Exercise description –
Until you reach the line containing "-export DIE_AREA = 0 0 185 187", reproduce each line of the listing exactly, please, and include that line as well.

== Segment start ==

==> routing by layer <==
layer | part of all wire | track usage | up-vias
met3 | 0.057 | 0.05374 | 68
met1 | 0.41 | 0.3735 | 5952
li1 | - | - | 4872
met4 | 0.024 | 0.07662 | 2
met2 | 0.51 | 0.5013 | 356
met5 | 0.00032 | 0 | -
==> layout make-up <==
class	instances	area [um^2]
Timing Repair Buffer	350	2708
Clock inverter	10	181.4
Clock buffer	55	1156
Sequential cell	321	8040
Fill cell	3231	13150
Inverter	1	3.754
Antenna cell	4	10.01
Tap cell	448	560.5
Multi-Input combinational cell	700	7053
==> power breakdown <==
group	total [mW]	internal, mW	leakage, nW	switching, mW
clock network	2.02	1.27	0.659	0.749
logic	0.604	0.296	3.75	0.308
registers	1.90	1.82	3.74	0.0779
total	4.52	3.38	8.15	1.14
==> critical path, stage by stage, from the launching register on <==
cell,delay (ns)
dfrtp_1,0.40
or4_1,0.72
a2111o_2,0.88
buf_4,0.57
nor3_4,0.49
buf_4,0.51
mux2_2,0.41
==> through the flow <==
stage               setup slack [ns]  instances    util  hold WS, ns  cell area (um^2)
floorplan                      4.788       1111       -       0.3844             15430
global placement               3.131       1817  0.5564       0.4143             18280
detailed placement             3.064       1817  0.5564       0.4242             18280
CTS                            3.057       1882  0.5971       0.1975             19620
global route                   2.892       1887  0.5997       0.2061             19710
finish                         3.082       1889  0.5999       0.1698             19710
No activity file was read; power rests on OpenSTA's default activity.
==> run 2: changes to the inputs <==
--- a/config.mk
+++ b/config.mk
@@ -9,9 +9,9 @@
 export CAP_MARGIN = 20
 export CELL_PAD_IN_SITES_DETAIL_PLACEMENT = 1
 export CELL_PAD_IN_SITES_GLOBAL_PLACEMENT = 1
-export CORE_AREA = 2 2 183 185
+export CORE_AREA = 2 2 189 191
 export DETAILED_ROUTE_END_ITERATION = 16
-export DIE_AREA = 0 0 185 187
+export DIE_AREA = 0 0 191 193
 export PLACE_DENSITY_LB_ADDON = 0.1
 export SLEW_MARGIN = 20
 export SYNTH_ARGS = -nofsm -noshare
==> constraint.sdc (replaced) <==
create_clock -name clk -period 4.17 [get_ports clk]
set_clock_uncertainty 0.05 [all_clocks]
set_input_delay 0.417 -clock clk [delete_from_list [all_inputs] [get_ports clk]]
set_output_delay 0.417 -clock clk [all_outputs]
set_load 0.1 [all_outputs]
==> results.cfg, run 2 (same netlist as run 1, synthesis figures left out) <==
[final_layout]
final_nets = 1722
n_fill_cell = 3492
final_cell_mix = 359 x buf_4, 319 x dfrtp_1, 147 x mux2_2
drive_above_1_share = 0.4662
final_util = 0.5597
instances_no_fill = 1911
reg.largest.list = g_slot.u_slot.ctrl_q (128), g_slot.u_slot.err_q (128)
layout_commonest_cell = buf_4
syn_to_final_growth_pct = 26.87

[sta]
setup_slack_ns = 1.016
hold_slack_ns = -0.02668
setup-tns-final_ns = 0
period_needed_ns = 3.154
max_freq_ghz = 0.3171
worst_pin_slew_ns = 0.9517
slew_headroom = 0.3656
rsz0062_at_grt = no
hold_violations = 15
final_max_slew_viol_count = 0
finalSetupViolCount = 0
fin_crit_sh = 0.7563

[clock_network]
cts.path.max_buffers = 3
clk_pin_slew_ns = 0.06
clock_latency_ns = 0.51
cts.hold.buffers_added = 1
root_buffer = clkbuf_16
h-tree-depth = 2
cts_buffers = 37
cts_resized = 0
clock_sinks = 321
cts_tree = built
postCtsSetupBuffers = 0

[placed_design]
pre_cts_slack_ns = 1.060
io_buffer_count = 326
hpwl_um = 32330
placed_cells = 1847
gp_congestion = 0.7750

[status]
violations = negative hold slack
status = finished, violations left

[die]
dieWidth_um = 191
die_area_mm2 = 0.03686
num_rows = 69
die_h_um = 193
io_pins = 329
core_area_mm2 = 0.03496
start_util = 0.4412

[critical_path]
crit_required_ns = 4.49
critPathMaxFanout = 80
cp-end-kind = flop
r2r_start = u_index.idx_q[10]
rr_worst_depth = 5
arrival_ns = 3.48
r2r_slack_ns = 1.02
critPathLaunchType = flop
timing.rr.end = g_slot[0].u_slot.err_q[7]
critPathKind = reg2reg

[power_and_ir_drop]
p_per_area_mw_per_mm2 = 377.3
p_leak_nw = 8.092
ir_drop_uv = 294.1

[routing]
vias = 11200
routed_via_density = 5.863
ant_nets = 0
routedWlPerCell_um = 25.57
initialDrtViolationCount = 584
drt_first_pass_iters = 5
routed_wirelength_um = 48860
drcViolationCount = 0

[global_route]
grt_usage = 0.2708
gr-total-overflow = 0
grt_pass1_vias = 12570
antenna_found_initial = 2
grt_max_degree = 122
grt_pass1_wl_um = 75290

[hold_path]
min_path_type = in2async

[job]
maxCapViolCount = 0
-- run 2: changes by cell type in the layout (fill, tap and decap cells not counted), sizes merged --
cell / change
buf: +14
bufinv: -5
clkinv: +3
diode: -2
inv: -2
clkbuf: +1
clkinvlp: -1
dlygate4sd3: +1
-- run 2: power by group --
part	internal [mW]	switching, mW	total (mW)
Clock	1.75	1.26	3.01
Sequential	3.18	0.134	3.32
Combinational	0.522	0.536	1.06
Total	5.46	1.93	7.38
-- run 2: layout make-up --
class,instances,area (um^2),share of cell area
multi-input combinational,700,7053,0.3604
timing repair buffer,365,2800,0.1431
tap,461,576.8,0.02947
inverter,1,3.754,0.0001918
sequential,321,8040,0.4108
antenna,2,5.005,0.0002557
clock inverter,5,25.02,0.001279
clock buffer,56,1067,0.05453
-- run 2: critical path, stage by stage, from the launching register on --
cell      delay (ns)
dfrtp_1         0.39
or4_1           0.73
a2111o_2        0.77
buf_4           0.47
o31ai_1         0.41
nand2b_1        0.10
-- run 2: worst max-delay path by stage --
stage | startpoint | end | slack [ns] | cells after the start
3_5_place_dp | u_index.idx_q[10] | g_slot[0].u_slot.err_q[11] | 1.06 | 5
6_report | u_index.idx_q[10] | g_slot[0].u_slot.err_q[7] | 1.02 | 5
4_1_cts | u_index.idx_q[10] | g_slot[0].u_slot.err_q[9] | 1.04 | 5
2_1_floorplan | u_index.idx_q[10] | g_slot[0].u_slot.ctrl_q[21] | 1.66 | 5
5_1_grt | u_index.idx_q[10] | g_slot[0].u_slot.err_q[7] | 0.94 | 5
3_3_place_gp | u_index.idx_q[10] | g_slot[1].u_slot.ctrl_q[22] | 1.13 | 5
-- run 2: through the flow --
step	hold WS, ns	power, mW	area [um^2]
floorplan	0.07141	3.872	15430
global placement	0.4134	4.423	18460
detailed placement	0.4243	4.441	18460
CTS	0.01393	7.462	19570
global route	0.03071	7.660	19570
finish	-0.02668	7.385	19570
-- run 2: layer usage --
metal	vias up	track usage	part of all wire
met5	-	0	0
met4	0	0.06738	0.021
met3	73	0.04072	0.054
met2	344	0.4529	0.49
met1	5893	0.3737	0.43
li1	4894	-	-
$ cat src/rtl/opseq_flags.sv
module opseq_flags
  import opseq_pkg::*;
(
  input  logic    clk,
  input  logic    rstN,
  input  seqStb_t stb,
  output logic    lockBit,
  output logic    userOkBit,
  output logic    restoreEn,
  output logic    recoverEn,
  output logic    restoreOk,
  output logic    recoverOk,
  output logic    fromOut,
  output logic    defaultsPulse
);
  xferKind_t kind;

  always_ff @(posedge clk or negedge rstN) begin
    if (!rstN) begin
      lockBit <= 1'b0;
      userOkBit <= 1'b0;
      restoreEn <= 1'b0;
      recoverEn <= 1'b0;
      restoreOk <= 1'b0;
      recoverOk <= 1'b0;
      kind <= XK_NONE;
      defaultsPulse <= 1'b0;
    end else begin
      defaultsPulse <= stb.softRst;
      if (stb.setLock) lockBit <= 1'b1;
      else if (stb.clrLock) lockBit <= 1'b0;
      if (stb.setUserOk) userOkBit <= 1'b1;
      else if (stb.clrUserOk) userOkBit <= 1'b0;
      if (stb.softRst) begin
        restoreEn <= 1'b0;
        recoverEn <= 1'b0;
      end else if (stb.loadSafe) begin
        restoreEn <= stb.safeVal[0];
        recoverEn <= stb.safeVal[1];
      end
      if (stb.armRestore) kind <= XK_RESTORE;
      else if (stb.armRecover) kind <= XK_RECOVER;
      else if (stb.xferDone) begin
        if (kind == XK_RESTORE) restoreOk <= 1'b1;
        if (kind == XK_RECOVER) recoverOk <= 1'b1;
        kind <= XK_NONE;
      end
    end
  end

  assign fromOut = (kind == XK_RECOVER);
endmodule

== Segment end ==

Answer box –
==> routing by layer <==
layer | part of all wire | track usage | up-vias
met3 | 0.057 | 0.05374 | 68
met1 | 0.41 | 0.3735 | 5952
li1 | - | - | 4872
met4 | 0.024 | 0.07662 | 2
met2 | 0.51 | 0.5013 | 356
met5 | 0.00032 | 0 | -
==> layout make-up <==
class	instances	area [um^2]
Timing Repair Buffer	350	2708
Clock inverter	10	181.4
Clock buffer	55	1156
Sequential cell	321	8040
Fill cell	3231	13150
Inverter	1	3.754
Antenna cell	4	10.01
Tap cell	448	560.5
Multi-Input combinational cell	700	7053
==> power breakdown <==
group	total [mW]	internal, mW	leakage, nW	switching, mW
clock network	2.02	1.27	0.659	0.749
logic	0.604	0.296	3.75	0.308
registers	1.90	1.82	3.74	0.0779
total	4.52	3.38	8.15	1.14
==> critical path, stage by stage, from the launching register on <==
cell,delay (ns)
dfrtp_1,0.40
or4_1,0.72
a2111o_2,0.88
buf_4,0.57
nor3_4,0.49
buf_4,0.51
mux2_2,0.41
==> through the flow <==
stage               setup slack [ns]  instances    util  hold WS, ns  cell area (um^2)
floorplan                      4.788       1111       -       0.3844             15430
global placement               3.131       1817  0.5564       0.4143             18280
detailed placement             3.064       1817  0.5564       0.4242             18280
CTS                            3.057       1882  0.5971       0.1975             19620
global route                   2.892       1887  0.5997       0.2061             19710
finish                         3.082       1889  0.5999       0.1698             19710
No activity file was read; power rests on OpenSTA's default activity.
==> run 2: changes to the inputs <==
--- a/config.mk
+++ b/config.mk
@@ -9,9 +9,9 @@
 export CAP_MARGIN = 20
 export CELL_PAD_IN_SITES_DETAIL_PLACEMENT = 1
 export CELL_PAD_IN_SITES_GLOBAL_PLACEMENT = 1
-export CORE_AREA = 2 2 183 185
+export CORE_AREA = 2 2 189 191
 export DETAILED_ROUTE_END_ITERATION = 16
-export DIE_AREA = 0 0 185 187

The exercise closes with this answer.